|
That 40% number is accurate but misleading. Here's an old prediction of pretty much that result that explains the issue:
https://liorpachter.wordpress.com/2013/11/30/23andme-genotyp... Basically, almost all (~99.9%) of the results of tests like 23andme (SNP arrays) are correct, but because an interesting/scary variant/mutation is about as rare in the population as the test result being wrong for a given site, somewhere around half of those scary results are false positive. If 1000 people are tested for a mutation with this method, 10 will be false positive. The real frequency of mutations vary by site - some will be close to 50%, others at 10e-9, depending on how strongly that variant is selected against, so the most harmful ones are very rare. If you get a result from 23andme that your doctor thinks is worth retesting, it's probably because it's a harmful mutation, which is rare, and ergo there's a fair chance the 23andme result is wrong. So 23andme is almost always right, except when the result might affect your health in a very serious way. I should point out that for late-onset diseases like cancer, heart disease, alzheimer's, etc., there's little natural selection, so pathogenic variants are more common, making it more likely that the 23andme result is correct. It's a simple bayes rule result.

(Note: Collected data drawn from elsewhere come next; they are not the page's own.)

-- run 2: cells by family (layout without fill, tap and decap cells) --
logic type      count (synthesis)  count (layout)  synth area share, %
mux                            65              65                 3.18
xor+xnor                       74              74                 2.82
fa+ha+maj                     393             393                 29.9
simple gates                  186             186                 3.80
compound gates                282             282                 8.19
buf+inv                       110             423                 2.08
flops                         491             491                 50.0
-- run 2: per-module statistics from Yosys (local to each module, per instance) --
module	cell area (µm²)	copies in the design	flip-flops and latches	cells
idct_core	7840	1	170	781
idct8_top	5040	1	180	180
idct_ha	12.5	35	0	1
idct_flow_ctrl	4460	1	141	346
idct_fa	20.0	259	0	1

It would not be hard for 23andme to give you an estimate of how likely the result is to be a false positive, but maybe there's some regulatory barrier in the way? |
How is error rate being defined in this case?
I took your explanation to mean: Cancer is common, so the genetic blueprint for Cancer risk factors should also be common. We have a higher number of samples to verify against which increases the detection accuracy.
For less common diseases, we have a smaller pool to verify against, so our blueprint is less accurate. Lower detection accuracy.